* [Task objective]: Go through the listing below and output exactly the line with "-- run 3: tightest", the line with "setup | 1 | 2 |", and each line between; omit the rest.
Data shown below:
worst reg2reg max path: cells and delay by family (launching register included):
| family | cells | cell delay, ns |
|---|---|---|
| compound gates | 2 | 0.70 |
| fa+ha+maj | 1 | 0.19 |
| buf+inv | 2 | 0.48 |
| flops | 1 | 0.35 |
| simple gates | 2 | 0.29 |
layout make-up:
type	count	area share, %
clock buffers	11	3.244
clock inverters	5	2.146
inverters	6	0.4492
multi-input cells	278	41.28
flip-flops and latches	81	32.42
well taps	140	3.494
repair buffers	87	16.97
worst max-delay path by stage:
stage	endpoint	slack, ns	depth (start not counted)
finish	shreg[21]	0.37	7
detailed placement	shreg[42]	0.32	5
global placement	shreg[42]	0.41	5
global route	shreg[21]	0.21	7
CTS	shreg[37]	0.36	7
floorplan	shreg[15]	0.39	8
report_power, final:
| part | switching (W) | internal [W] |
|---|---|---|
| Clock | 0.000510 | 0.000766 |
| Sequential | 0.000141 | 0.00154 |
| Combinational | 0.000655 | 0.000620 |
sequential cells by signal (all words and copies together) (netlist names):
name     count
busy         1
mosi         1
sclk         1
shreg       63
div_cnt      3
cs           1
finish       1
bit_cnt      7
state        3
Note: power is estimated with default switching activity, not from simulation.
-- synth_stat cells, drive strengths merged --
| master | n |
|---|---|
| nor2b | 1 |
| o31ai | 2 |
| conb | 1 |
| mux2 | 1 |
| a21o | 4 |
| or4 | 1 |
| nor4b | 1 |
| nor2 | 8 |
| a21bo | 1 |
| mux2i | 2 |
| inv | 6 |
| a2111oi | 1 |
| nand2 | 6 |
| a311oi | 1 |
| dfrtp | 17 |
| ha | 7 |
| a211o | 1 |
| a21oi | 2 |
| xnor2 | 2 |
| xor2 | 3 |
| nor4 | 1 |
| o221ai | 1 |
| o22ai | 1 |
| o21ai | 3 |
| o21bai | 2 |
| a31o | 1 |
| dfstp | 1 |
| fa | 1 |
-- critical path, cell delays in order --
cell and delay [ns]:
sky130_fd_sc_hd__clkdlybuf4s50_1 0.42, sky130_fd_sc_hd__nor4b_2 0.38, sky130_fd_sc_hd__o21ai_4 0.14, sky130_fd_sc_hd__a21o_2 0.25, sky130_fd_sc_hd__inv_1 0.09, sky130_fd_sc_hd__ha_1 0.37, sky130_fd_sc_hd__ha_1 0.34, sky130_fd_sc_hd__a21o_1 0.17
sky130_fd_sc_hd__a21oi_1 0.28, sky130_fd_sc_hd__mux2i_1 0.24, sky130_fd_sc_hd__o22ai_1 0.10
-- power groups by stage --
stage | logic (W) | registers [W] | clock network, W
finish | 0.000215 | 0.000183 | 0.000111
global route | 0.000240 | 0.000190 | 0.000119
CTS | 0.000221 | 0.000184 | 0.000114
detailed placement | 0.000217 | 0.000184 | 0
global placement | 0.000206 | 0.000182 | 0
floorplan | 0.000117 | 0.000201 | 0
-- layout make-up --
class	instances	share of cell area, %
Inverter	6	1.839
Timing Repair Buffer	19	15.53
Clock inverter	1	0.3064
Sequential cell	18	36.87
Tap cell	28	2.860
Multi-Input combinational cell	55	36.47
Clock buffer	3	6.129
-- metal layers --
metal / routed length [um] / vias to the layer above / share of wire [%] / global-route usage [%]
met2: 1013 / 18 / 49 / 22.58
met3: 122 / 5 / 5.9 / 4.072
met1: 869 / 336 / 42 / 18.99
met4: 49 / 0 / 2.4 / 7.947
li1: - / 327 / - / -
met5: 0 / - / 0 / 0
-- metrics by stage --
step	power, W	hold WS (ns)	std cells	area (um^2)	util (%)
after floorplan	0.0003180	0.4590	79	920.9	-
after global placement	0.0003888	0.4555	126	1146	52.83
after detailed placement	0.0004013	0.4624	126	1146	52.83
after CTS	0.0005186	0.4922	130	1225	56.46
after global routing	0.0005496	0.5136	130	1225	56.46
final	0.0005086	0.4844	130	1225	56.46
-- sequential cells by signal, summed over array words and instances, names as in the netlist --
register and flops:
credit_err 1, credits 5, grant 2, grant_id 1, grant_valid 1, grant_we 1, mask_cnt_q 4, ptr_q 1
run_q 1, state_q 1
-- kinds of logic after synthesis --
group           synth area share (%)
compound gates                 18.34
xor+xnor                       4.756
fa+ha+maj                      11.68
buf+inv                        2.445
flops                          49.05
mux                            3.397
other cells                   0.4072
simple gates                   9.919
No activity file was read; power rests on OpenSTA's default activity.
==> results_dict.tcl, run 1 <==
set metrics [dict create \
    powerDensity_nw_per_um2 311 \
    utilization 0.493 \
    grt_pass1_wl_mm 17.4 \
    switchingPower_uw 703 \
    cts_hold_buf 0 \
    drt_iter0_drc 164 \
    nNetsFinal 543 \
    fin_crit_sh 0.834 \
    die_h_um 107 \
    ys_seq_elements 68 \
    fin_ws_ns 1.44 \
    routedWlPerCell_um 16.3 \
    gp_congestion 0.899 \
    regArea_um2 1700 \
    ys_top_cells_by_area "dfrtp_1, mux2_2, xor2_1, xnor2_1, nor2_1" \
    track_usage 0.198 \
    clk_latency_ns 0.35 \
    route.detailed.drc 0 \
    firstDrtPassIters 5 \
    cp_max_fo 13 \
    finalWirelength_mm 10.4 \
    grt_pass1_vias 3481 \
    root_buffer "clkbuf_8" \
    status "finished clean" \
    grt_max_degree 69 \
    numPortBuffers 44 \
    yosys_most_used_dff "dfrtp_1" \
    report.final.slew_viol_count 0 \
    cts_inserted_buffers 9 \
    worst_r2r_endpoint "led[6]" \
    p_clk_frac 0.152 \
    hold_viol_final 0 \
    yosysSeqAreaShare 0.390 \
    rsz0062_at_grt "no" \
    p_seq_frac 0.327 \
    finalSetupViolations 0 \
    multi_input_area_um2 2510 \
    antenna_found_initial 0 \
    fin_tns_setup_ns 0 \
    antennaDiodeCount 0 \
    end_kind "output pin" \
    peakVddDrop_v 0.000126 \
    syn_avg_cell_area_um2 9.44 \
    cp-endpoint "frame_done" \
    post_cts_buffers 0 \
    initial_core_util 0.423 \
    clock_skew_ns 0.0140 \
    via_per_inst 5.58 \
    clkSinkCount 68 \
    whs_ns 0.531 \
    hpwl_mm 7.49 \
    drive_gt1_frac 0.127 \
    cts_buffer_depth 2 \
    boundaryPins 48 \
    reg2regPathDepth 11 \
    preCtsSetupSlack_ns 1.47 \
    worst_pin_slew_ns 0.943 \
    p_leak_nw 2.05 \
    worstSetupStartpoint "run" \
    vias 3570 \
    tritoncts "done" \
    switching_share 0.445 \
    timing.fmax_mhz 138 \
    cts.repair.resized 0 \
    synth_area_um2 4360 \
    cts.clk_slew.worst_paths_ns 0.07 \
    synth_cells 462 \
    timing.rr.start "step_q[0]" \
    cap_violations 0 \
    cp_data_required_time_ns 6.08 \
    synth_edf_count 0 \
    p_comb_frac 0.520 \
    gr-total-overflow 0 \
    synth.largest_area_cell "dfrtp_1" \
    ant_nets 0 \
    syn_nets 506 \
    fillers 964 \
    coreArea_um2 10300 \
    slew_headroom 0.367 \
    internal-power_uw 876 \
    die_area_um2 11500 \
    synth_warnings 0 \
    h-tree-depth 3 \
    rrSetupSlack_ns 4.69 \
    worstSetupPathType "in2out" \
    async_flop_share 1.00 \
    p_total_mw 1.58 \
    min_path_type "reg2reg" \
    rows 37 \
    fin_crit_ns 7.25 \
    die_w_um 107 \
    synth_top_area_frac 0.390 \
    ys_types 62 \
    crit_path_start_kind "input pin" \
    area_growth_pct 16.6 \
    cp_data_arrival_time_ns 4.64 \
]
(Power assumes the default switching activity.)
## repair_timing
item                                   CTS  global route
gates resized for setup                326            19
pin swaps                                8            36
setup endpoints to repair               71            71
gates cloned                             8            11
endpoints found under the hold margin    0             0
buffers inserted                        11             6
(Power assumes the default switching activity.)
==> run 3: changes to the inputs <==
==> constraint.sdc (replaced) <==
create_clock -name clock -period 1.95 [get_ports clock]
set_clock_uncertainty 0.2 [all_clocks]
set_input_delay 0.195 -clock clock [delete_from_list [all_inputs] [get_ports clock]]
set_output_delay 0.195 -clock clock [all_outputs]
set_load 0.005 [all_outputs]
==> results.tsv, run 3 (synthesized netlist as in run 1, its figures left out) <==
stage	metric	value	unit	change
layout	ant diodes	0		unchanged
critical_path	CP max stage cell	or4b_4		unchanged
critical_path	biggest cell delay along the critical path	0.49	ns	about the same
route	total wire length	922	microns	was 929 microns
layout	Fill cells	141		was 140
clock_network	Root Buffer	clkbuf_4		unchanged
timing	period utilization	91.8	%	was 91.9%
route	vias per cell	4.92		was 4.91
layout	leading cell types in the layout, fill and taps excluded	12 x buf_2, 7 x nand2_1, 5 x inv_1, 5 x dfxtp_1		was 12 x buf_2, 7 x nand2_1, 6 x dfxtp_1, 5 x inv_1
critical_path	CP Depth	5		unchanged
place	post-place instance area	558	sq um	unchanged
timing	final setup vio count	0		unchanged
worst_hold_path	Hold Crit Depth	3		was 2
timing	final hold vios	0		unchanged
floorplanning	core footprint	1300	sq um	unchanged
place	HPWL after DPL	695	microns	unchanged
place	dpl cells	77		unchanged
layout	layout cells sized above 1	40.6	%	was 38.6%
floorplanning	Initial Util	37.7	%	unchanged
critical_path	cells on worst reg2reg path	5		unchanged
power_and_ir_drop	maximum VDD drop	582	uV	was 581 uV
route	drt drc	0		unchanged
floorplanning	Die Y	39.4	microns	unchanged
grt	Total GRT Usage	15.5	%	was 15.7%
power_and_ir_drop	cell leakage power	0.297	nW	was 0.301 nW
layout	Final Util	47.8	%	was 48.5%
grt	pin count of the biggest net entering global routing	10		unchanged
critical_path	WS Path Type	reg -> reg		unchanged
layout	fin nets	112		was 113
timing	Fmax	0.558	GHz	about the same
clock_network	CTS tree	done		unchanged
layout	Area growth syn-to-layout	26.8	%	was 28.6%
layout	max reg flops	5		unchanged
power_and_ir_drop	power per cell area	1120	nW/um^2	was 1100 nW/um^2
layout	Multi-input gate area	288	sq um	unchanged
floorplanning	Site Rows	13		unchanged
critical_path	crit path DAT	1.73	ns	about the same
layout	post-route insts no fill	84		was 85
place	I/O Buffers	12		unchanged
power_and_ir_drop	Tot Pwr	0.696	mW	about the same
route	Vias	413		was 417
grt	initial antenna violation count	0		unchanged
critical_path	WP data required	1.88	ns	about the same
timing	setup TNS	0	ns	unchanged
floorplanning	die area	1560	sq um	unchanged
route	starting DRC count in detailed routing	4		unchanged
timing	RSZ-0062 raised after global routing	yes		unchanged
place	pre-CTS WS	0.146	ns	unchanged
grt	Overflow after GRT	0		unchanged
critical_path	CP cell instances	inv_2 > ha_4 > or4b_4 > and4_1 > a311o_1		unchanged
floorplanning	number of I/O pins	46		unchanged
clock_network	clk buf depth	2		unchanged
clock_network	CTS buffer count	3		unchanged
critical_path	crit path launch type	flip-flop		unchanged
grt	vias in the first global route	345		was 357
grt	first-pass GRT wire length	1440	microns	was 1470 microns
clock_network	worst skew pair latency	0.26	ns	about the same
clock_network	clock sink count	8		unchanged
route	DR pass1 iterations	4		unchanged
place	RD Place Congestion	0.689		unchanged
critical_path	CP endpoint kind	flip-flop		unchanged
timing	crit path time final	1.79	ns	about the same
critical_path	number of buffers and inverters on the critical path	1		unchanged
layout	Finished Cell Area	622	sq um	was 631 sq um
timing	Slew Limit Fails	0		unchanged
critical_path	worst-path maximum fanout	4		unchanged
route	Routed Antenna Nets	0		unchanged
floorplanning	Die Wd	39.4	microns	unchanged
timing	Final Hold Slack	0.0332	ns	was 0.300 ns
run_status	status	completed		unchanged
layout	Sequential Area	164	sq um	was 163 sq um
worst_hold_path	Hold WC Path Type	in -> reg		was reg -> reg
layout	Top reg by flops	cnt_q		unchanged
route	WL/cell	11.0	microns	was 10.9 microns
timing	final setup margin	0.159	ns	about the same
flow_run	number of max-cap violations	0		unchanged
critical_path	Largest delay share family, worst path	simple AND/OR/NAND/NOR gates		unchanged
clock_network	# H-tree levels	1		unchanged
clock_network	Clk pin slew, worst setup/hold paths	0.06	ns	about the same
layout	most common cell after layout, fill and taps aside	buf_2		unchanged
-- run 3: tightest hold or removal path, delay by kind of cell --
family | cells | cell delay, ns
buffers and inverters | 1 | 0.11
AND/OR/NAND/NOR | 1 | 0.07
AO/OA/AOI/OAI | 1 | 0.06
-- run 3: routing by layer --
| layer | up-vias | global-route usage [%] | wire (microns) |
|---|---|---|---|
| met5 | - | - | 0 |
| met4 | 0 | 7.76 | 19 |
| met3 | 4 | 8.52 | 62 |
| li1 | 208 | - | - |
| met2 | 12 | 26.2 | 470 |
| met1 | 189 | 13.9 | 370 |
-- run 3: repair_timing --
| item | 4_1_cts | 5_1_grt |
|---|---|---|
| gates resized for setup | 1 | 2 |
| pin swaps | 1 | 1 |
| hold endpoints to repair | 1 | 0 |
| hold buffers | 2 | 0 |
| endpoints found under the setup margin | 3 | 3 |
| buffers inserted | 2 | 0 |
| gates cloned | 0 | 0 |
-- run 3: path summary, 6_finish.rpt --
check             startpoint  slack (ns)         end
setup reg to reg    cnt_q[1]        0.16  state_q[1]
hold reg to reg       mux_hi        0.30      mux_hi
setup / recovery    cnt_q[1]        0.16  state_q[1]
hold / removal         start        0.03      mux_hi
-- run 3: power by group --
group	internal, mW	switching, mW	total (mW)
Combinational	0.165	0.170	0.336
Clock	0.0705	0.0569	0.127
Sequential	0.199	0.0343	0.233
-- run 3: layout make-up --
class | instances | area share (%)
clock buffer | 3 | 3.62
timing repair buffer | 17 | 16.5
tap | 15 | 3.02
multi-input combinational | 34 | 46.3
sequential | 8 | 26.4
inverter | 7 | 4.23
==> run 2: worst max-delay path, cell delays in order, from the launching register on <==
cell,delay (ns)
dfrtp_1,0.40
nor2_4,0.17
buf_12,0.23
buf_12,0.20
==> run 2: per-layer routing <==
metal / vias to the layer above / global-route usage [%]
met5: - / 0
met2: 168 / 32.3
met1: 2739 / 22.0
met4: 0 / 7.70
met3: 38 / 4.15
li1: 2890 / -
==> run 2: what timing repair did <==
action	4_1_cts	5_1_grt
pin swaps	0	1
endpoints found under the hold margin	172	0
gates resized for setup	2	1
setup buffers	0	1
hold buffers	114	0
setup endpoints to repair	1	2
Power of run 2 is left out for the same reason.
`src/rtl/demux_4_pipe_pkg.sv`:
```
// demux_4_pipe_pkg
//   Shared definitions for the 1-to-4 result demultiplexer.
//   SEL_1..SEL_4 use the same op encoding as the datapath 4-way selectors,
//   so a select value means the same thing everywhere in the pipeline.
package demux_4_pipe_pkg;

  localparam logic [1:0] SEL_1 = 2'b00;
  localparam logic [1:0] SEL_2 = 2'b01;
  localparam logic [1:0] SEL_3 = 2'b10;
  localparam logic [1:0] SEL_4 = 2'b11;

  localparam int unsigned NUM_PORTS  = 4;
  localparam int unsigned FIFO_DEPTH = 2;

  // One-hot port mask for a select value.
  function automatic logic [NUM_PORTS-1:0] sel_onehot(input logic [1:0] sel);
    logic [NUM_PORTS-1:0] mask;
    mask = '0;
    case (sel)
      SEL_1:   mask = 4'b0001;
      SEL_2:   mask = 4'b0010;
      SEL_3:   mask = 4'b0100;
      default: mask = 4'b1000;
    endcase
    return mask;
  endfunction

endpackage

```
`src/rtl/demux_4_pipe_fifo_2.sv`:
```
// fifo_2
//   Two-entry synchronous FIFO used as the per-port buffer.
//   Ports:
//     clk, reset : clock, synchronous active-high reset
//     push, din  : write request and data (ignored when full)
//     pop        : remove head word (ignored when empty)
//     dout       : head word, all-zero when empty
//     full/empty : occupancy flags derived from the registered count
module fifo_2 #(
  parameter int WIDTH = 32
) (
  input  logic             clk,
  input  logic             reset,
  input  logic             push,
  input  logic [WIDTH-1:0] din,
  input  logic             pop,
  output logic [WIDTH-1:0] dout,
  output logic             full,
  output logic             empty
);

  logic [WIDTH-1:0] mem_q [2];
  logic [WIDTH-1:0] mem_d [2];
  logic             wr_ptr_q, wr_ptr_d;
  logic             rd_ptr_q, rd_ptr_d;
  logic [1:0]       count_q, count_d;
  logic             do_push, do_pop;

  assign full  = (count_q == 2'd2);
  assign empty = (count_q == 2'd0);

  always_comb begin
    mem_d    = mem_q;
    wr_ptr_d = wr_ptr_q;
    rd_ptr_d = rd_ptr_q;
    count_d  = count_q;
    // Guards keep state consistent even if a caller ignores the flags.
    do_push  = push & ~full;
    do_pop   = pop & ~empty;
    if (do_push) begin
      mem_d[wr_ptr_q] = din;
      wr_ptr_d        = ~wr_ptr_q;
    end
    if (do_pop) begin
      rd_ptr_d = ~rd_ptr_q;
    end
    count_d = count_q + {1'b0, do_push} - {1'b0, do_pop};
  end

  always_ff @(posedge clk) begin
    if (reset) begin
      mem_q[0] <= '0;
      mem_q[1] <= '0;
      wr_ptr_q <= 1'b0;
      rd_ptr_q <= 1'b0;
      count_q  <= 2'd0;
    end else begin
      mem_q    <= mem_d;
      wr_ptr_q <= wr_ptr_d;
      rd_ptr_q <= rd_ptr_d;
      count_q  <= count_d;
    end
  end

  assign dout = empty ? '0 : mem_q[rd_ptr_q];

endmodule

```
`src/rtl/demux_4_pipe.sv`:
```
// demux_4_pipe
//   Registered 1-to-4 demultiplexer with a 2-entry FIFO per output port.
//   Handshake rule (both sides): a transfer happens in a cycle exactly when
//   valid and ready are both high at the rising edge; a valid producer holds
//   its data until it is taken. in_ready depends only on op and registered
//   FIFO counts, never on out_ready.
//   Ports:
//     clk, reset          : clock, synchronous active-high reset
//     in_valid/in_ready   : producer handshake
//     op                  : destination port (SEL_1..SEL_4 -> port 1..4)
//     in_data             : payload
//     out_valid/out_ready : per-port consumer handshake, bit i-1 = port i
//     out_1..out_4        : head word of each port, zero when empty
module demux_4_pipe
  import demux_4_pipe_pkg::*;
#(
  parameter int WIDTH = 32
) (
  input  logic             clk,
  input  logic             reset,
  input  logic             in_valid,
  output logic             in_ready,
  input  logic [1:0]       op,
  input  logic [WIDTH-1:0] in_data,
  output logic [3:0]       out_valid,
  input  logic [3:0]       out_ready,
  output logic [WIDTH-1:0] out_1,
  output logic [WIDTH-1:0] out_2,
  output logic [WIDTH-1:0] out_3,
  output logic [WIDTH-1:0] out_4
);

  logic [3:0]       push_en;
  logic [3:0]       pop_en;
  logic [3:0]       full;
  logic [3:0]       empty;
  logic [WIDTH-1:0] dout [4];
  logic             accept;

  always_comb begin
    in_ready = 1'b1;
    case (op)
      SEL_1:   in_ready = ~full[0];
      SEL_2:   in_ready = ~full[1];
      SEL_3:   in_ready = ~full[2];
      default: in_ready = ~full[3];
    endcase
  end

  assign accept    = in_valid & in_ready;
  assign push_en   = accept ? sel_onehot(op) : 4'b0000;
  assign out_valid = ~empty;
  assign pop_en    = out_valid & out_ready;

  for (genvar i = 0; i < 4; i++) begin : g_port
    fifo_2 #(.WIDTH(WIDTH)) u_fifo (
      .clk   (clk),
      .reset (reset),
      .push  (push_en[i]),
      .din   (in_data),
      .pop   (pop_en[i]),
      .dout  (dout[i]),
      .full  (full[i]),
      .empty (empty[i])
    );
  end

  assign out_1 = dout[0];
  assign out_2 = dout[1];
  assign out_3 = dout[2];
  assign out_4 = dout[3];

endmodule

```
End of Data shown.
* [The completed task]:
-- run 3: tightest hold or removal path, delay by kind of cell --
family | cells | cell delay, ns
buffers and inverters | 1 | 0.11
AND/OR/NAND/NOR | 1 | 0.07
AO/OA/AOI/OAI | 1 | 0.06
-- run 3: routing by layer --
| layer | up-vias | global-route usage [%] | wire (microns) |
|---|---|---|---|
| met5 | - | - | 0 |
| met4 | 0 | 7.76 | 19 |
| met3 | 4 | 8.52 | 62 |
| li1 | 208 | - | - |
| met2 | 12 | 26.2 | 470 |
| met1 | 189 | 13.9 | 370 |
-- run 3: repair_timing --
| item | 4_1_cts | 5_1_grt |
|---|---|---|
| gates resized for setup | 1 | 2 |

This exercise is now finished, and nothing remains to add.